We can peek into how Rack integrates with WEBrick and follow the same pattern. The service
method is what we're interested in. It does three things:
- Take
WEBrick::HTTPRequest
as the input and transform it into Rack env - Call the Rack app with that env
- Put the response to
WEBrick::HTTPResponse
We could borrow some of that code and make it work with something like this (see the full version):
# has to be explicitly required from the main thread:
# https://bugs.ruby-lang.org/issues/17477
require 'pp'
def env_from_request(req)
env = req.meta_vars
env.delete_if { |k, v| v.nil? }
rack_input = StringIO.new(req.body.to_s)
rack_input.set_encoding(Encoding::BINARY)
env.update(
Rack::RACK_VERSION => Rack::VERSION,
Rack::RACK_INPUT => rack_input,
Rack::RACK_ERRORS => $stderr,
Rack::RACK_MULTITHREAD => true,
Rack::RACK_MULTIPROCESS => false,
Rack::RACK_RUNONCE => false,
Rack::RACK_URL_SCHEME => ["yes", "on", "1"].include?(env[Rack::HTTPS]) ? "https" : "http"
)
env[Rack::QUERY_STRING] ||= ""
unless env[Rack::PATH_INFO] == ""
path, n = req.request_uri.path, env[Rack::SCRIPT_NAME].length
env[Rack::PATH_INFO] = path[n, path.length - n]
end
env[Rack::REQUEST_PATH] ||= [env[Rack::SCRIPT_NAME], env[Rack::PATH_INFO]].join
env
end
CPU_COUNT = 4
workers = CPU_COUNT.times.map do
Ractor.new(pipe) do |pipe|
app = lambda do |e|
[200, {'Content-Type' => 'text/html'}, ['hello world']]
end
loop do
s = pipe.take
req = WEBrick::HTTPRequest.new(WEBrick::Config::HTTP.merge(RequestTimeout: nil))
req.parse(s)
env = env_from_request(req)
status, headers, body = app.call(env)
resp = WEBrick::HTTPResponse.new(WEBrick::Config::HTTP)
begin
resp.status = status.to_i
io_lambda = nil
headers.each { |k, vs|
if k.downcase == "set-cookie"
resp.cookies.concat vs.split("\n")
else
# Since WEBrick won't accept repeated headers,
# merge the values per RFC 1945 section 4.2.

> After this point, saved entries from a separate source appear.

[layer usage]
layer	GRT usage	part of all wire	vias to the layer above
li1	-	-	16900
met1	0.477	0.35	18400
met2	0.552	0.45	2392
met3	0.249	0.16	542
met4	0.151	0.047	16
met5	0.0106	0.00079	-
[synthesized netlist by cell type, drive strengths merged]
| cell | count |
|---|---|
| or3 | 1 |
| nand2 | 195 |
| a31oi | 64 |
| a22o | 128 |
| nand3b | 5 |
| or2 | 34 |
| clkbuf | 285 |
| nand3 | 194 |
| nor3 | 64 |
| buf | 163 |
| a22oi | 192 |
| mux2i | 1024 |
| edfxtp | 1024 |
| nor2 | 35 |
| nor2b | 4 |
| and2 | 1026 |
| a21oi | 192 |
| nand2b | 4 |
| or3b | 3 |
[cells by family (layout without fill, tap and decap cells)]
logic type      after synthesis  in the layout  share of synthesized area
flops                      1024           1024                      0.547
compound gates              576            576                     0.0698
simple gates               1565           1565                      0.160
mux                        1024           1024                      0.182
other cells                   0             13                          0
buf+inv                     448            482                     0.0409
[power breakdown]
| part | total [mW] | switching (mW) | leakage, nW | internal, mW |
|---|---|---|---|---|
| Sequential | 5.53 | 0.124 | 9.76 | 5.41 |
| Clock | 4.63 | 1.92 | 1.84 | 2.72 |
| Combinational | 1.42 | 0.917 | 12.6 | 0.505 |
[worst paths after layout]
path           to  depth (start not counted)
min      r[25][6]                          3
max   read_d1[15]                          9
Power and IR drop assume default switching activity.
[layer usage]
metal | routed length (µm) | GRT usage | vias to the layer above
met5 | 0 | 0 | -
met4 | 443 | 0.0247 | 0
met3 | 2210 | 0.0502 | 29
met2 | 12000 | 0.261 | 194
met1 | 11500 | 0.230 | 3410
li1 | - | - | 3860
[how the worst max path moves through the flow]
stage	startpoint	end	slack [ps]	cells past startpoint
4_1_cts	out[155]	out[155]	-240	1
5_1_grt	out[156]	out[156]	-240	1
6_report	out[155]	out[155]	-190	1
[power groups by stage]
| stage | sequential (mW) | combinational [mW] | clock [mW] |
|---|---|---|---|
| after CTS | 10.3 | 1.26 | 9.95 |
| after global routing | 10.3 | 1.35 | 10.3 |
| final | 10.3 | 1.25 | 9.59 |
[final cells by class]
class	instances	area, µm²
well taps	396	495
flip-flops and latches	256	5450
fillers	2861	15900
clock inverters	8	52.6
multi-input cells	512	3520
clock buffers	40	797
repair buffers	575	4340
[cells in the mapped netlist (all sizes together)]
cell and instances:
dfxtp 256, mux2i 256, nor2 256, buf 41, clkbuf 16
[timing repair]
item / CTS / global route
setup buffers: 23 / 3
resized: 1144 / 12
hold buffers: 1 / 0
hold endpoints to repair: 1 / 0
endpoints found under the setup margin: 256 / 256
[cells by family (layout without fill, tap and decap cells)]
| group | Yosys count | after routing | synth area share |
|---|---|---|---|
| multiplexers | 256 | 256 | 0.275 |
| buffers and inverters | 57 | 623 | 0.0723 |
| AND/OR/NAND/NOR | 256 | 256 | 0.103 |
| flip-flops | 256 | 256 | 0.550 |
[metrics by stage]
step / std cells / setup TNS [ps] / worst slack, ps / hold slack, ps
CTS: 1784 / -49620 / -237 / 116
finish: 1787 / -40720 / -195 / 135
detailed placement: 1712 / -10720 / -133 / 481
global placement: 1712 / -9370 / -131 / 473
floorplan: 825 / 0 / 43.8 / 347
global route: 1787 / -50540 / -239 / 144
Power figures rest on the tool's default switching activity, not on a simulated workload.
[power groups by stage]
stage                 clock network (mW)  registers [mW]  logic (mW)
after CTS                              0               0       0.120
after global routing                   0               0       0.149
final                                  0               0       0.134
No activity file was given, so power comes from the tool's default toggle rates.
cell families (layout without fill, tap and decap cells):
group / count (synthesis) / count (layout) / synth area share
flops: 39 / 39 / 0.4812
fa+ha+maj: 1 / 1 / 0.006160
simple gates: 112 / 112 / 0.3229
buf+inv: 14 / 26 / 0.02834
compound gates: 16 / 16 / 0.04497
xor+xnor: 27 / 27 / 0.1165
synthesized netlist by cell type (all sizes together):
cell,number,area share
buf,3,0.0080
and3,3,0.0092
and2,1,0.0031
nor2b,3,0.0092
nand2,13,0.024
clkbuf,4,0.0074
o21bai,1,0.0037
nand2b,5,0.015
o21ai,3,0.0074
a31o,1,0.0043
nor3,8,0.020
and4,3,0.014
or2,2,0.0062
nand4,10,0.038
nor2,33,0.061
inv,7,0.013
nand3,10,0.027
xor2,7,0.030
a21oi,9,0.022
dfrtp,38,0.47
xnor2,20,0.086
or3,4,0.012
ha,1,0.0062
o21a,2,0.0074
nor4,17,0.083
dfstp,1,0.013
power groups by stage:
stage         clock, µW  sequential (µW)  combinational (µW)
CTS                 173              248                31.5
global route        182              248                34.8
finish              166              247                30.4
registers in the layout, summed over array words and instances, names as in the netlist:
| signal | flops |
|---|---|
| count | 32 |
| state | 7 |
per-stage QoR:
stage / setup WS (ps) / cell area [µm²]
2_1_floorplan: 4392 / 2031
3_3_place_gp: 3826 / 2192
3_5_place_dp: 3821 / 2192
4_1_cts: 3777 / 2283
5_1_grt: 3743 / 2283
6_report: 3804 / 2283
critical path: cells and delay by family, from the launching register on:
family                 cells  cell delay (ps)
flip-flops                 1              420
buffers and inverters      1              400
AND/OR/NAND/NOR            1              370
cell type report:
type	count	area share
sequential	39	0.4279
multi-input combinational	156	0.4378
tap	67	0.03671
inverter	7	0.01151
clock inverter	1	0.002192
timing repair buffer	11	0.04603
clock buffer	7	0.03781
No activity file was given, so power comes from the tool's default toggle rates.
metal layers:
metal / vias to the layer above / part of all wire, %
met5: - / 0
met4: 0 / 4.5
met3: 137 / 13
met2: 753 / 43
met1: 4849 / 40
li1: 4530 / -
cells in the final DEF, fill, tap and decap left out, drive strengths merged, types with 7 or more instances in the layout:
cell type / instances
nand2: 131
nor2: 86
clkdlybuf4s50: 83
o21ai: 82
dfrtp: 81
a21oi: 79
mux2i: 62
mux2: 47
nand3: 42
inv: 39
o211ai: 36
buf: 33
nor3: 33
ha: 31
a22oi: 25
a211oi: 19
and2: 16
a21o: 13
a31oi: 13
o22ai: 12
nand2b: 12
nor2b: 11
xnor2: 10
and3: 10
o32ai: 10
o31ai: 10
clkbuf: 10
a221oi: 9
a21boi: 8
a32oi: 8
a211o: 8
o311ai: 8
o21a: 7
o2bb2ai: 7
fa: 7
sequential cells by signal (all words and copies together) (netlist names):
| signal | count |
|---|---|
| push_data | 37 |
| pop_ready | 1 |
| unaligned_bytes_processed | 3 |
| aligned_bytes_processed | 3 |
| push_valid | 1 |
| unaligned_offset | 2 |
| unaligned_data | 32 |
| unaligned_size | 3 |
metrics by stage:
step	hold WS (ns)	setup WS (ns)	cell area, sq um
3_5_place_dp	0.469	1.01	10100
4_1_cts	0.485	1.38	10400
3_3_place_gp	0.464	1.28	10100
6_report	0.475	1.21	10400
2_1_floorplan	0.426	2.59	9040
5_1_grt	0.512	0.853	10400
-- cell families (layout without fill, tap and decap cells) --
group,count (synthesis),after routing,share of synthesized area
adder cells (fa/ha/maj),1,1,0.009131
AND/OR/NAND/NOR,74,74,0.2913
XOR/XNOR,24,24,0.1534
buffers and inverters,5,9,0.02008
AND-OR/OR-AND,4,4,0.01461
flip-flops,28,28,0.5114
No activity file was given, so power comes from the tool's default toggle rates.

resp[k] = vs.split("\n").join(", ")
end
}
body.each { |part|
resp.body << part
}
ensure
body.close if body.respond_to? :close
end
pp env
resp.send_response(s)
end
end
end
Now we have a tiny Rack app running on multiple CPUs powered by the Ractor primitive! This is huge because Ractor was nowhere there when I wrote the first post. By the Ruby 3.0 release it has matured to the point that we are able to integrate it with Rack with only a few patches.
Wrap up
I hope this post gave some overview about the current state of the Ractor pattern in Ruby, to both developers and Ruby contributors.
If you are skimming over the post and are just curious about the internals, you can see the final version of the code here. Below is the list of all bugs/patches that I reported to the upstream as the result of the writing:
If you need a general refresher about Ractor, you should check out ractor.md in the Ruby repo.
The next step would be to try making our server run Sinatra apps. In theory, Sinatra app is the same Rack app, but there's some global state in Sinatra and Rack that might make it more tricky.